- Amazon Prime Video release poster
- Spanish: Busco novia
- Directed by: Daniel Vega
- Screenplay by: Renato Cisneros
- Based on: Busco novia by Renato Cisneros
- Produced by: Marcos Camacho Jorge Constantino Miguel Valladares Diego Vives
- Starring: César Ritter Magdyel Ugaz Vadhir Derbez Fiorella Pennano Gustavo Bueno Grapa Paola
- Cinematography: Roberto Maceda Kohatsu
- Edited by: Renato Constantino Eric Williams
- Production company: Tondero Producciones
- Distributed by: Amazon Prime Video
- Release date: November 16, 2022 (Prime Video);
- Running time: 100 minutes
- Country: Peru
- Language: Spanish

= Where's the Right Girl =

Where's The Right Girl (Spanish: Busco novia, lit. 'Search Girlfriend') is a 2022 Peruvian comedy film directed by Daniel Vega and written by Renato Cisneros. Based on the blog of the same name from El Comercio written by Renato Cisneros.
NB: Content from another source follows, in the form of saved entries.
===== src/rtl/alu_multicycle.sv =====
// alu_multicycle: iterative unsigned multiply/divide unit for the Execute stage.
// Computes MUL, MULHU, DIVU and REMU one bit per cycle and holds alu_ready low
// while an operation is in flight so the hazard unit stalls Execute and upstream.
//
// Ports:
//   clock        system clock, rising edge
//   reset_n      asynchronous active-low reset
//   start        multicycle op present in Execute
//   op           00 MUL, 01 MULHU, 10 DIVU, 11 REMU
//   src_a        multiplicand / dividend
//   src_b        multiplier / divisor
//   hold         Execute stall from the hazard unit
//   flush        abort the current operation
//   alu_ready    result valid or nothing pending; low stalls Execute
//   busy         iteration in progress
//   result       selected result, held until the next accepted op completes
//   div_by_zero  DIVU/REMU divisor was zero, held alongside result
//
// Build option:
//   ALU_EARLY_TERM_EN  when defined, MUL/MULHU finish as soon as the remaining
//                      multiplier bits are all zero (minimum one BUSY cycle).
module alu_multicycle #(
    parameter int unsigned WIDTH = 32,
    parameter int unsigned CNT_W = 6
) (
    input  logic             clock,
    input  logic             reset_n,
    input  logic             start,
    input  logic [1:0]       op,
    input  logic [WIDTH-1:0] src_a,
    input  logic [WIDTH-1:0] src_b,
    input  logic             hold,
    input  logic             flush,
    output logic             alu_ready,
    output logic             busy,
    output logic [WIDTH-1:0] result,
    output logic             div_by_zero
);

    typedef enum logic [1:0] {StIdle, StBusy, StDone} state_e;

    localparam logic [1:0] OpMul   = 2'b00;
    localparam logic [1:0] OpMulhu = 2'b01;
    localparam logic [1:0] OpDivu  = 2'b10;
    localparam logic [1:0] OpRemu  = 2'b11;

    localparam logic [CNT_W-1:0] LastIter = CNT_W'(WIDTH - 1);

    state_e             state_q;
    logic [CNT_W-1:0]   cnt_q;
    logic [1:0]         op_q;
    // Multiply: product accumulator. Divide: low WIDTH bits hold the partial remainder.
    logic [2*WIDTH-1:0] acc_q;
    // Multiply: multiplicand shifted left each step. Divide: divisor in the low half.
    logic [2*WIDTH-1:0] dsr_q;
    // Multiply: multiplier shifted right. Divide: dividend shifting out, quotient shifting in.
    logic [WIDTH-1:0]   sh_q;
    logic               dbz_q;

    logic               is_mul;
    logic [2*WIDTH-1:0] mul_acc;
    logic [WIDTH:0]     rem_shift;
    logic [WIDTH+1:0]   rem_diff;
    logic [WIDTH:0]     rem_next;
    logic [WIDTH-1:0]   quot_next;
    logic [WIDTH-1:0]   final_result;
    logic               last_iter;

    assign is_mul = ~op_q[1];

    always_comb begin
        mul_acc   = sh_q[0] ? (acc_q + dsr_q) : acc_q;
        rem_shift = {acc_q[WIDTH-1:0], sh_q[WIDTH-1]};
        // Extra top bit is the borrow: set means the divisor does not fit.
        rem_diff  = {1'b0, rem_shift} - {2'b00, dsr_q[WIDTH-1:0]};
        if (rem_diff[WIDTH+1]) begin
            rem_next  = rem_shift;
            quot_next = {sh_q[WIDTH-2:0], 1'b0};
        end else begin
            rem_next  = rem_diff[WIDTH:0];
            quot_next = {sh_q[WIDTH-2:0], 1'b1};
        end

        final_result = '0;
        unique case (op_q)
            OpMul:   final_result = mul_acc[WIDTH-1:0];
            OpMulhu: final_result = mul_acc[2*WIDTH-1:WIDTH];
            OpDivu:  final_result = quot_next;
            OpRemu:  final_result = rem_next[WIDTH-1:0];
        endcase
    end

`ifdef ALU_EARLY_TERM_EN
    // Bits above the one consumed this cycle are all zero: nothing left to add.
    assign last_iter = (cnt_q == LastIter) || (is_mul && (sh_q[WIDTH-1:1] == '0));
`else
    assign last_iter = (cnt_q == LastIter);
`endif

    always_comb begin
        alu_ready = 1'b0;
        unique case (state_q)
            StIdle:  alu_ready = ~start;
            StBusy:  alu_ready = 1'b0;
            StDone:  alu_ready = 1'b1;
            default: alu_ready = 1'b0;
        endcase
    end

    assign busy = (state_q == StBusy);

    always_ff @(posedge clock or negedge reset_n) begin
        if (!reset_n) begin
            state_q     <= StIdle;
            cnt_q       <= '0;
            op_q        <= OpMul;
            acc_q       <= '0;
            dsr_q       <= '0;
            sh_q        <= '0;
            dbz_q       <= 1'b0;
            result      <= '0;
            div_by_zero <= 1'b0;
        end else if (flush) begin
            state_q <= StIdle;
        end else begin
            unique case (state_q)
                StIdle: begin
                    if (start) begin
                        op_q  <= op;
                        cnt_q <= '0;
                        acc_q <= '0;
                        if (!op[1]) begin
                            dsr_q <= {{WIDTH{1'b0}}, src_a};
                            sh_q  <= src_b;
                        end else begin
                            dsr_q <= {{WIDTH{1'b0}}, src_b};
                            sh_q  <= src_a;
                        end
                        dbz_q   <= op[1] && (src_b == '0);
                        state_q <= StBusy;
                    end
                end
                StBusy: begin
                    cnt_q <= cnt_q + 1'b1;
                    if (is_mul) begin
                        acc_q <= mul_acc;
                        dsr_q <= dsr_q << 1;
                        sh_q  <= sh_q >> 1;
                    end else begin
                        acc_q <= {{(WIDTH-1){1'b0}}, rem_next};
                        sh_q  <= quot_next;
                    end
                    if (last_iter) begin
                        result      <= final_result;
                        div_by_zero <= dbz_q;
                        state_q     <= StDone;
                    end
                end
                StDone: begin
                    // Same instruction still in Execute while held; start is ignored.
                    if (!hold) begin
                        state_q <= StIdle;
                    end
                end
                default: state_q <= StIdle;
            endcase
        end
    end

endmodule
--- src/rtl/keypress_pkg.sv ---
// Shared definitions for the keypress command block: FSM state encoding
// and the default debounce length.
package keypress_pkg;

    // Default number of stable synchronized samples needed to accept a press/release
    localparam int DEBOUNCE_CYCLES_DEFAULT = 16;

    // Debounce FSM states
    typedef enum logic [1:0] {
        IDLE         = 2'd0,
        PRESS_WAIT   = 2'd1,
        PRESSED      = 2'd2,
        RELEASE_WAIT = 2'd3
    } state_t;

endpackage

--- src/rtl/keypress_cmd_if.sv ---
// Bundle of raw pushbutton/switch levels and the registered command outputs.
interface keypress_cmd_if;
    logic       btn;
    logic       sw_check;
    logic       sw_mode;
    logic       sw_direction;
    logic [3:0] sw_value;
    logic       enable;
    logic       check;
    logic       mode;
    logic       direction;
    logic [3:0] value;

    // Side that drives the raw inputs and consumes the command
    modport master (
        output btn, sw_check, sw_mode, sw_direction, sw_value,
        input  enable, check, mode, direction, value
    );

    // Side implemented by keypress_cmd
    modport slave (
        input  btn, sw_check, sw_mode, sw_direction, sw_value,
        output enable, check, mode, direction, value
    );
endinterface
### config.mk
export PLATFORM = sky130hd
export DESIGN_NAME = counter_ctrl
export DESIGN_NICKNAME = d
export VERILOG_FILES = /design/src/rtl/counter_pkg.sv /design/src/rtl/updown_counter.sv /design/src/rtl/counter_ctrl.sv
export SDC_FILE = /design/constraint.sdc
export NUM_CORES = 1
export LEC_CHECK = 0
export CAP_MARGIN = 20
export CELL_PAD_IN_SITES_DETAIL_PLACEMENT = 0
export CELL_PAD_IN_SITES_GLOBAL_PLACEMENT = 1
export CORE_MARGIN = 5
export CORE_UTILIZATION = 40
export DETAILED_ROUTE_END_ITERATION = 8
export PLACE_DENSITY_LB_ADDON = 0.1
export SLEW_MARGIN = 15
export SYNTH_ARGS = -nofsm -noshare
export SYNTH_HDL_FRONTEND = slang
export SYNTH_HIERARCHICAL = 1
export SYNTH_SLANG_ARGS = --single-unit
### constraint.sdc
create_clock -name clk -period 4.4 [get_ports clk]
set_input_delay 0.88 -clock clk [delete_from_list [all_inputs] [get_ports clk]]
set_output_delay 0.88 -clock clk [all_outputs]
set_load 0.01 [all_outputs]
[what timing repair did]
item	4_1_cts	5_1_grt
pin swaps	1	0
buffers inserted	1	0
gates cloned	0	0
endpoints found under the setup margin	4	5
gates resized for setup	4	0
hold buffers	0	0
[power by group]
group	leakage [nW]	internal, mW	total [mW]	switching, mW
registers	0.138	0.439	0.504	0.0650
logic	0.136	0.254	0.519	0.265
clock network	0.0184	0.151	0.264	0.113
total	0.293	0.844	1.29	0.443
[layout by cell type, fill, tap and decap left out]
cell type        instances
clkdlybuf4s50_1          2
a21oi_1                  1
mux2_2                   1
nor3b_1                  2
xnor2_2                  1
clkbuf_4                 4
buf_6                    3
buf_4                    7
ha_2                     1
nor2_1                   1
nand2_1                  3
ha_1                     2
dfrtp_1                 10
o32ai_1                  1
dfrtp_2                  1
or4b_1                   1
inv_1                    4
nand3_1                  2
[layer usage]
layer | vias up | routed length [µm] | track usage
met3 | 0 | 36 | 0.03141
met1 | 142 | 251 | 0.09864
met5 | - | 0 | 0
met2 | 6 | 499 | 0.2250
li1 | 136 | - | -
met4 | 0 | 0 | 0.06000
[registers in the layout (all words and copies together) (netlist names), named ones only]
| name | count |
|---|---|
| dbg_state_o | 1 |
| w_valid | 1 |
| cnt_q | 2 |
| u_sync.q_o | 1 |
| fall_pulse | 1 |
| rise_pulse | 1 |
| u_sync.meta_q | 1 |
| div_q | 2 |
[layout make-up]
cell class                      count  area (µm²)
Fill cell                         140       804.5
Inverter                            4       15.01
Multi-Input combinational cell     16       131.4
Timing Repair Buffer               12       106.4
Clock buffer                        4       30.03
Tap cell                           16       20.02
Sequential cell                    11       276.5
[config.mk]
export PLATFORM = sky130hd
export DESIGN_NAME = uart
export DESIGN_NICKNAME = d
export VERILOG_FILES = /design/src/rtl/uart_pkg.sv /design/src/rtl/uart_fifo.sv /design/src/rtl/uart.sv
export SDC_FILE = /design/constraint.sdc
export NUM_CORES = 1
export LEC_CHECK = 0
export ABC_AREA = 1
export CORE_AREA = 4 4 125 127
export CTS_CLUSTER_SIZE = 8
export DETAILED_ROUTE_END_ITERATION = 16
export DIE_AREA = 0 0 129 131
export PLACE_DENSITY_LB_ADDON = 0.3
export SLEW_MARGIN = 40
export SYNTH_ARGS = -nofsm -noshare
export SYNTH_HDL_FRONTEND = slang
export SYNTH_SLANG_ARGS = --single-unit
export TNS_END_PERCENT = 50
[constraint.sdc]
create_clock -name clk -period 3.3 [get_ports clk]
set_input_delay 0.33 -clock clk [delete_from_list [all_inputs] [get_ports clk]]
set_output_delay 0.33 -clock clk [all_outputs]
set_load 0.02 [all_outputs]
It stars César Ritter, Magdyel Ugaz, Vadhir Derbez, Fiorella Pennano, Gustavo Bueno and Grapa Paola.

== Synopsis ==
The film tells the story of Renzo Collazos, a thirty-something journalist who is looking for a girlfriend and who, out of obligation, must start writing a blog about his failed love life.

== Cast ==
The actors participating in this film are:

- César Ritter as Renzo Collazos
- Magdyel Ugaz as Lucía
- Fiorella Pennano as Mariana
- Vadhir Derbez as Robot
- Gustavo Bueno as Ventoso
- Grapa Paola as Dora

== Production ==
The film begins filming in mid-February 2019 with a duration of 5 weeks.

== Release ==
The film was to be released on May 7, 2020, in Peruvian theaters, but the premiere was canceled due to the closure of theaters due to the COVID-19 pandemic. Finally, the film was released internationally on November 18, 2022, on Amazon Prime Video.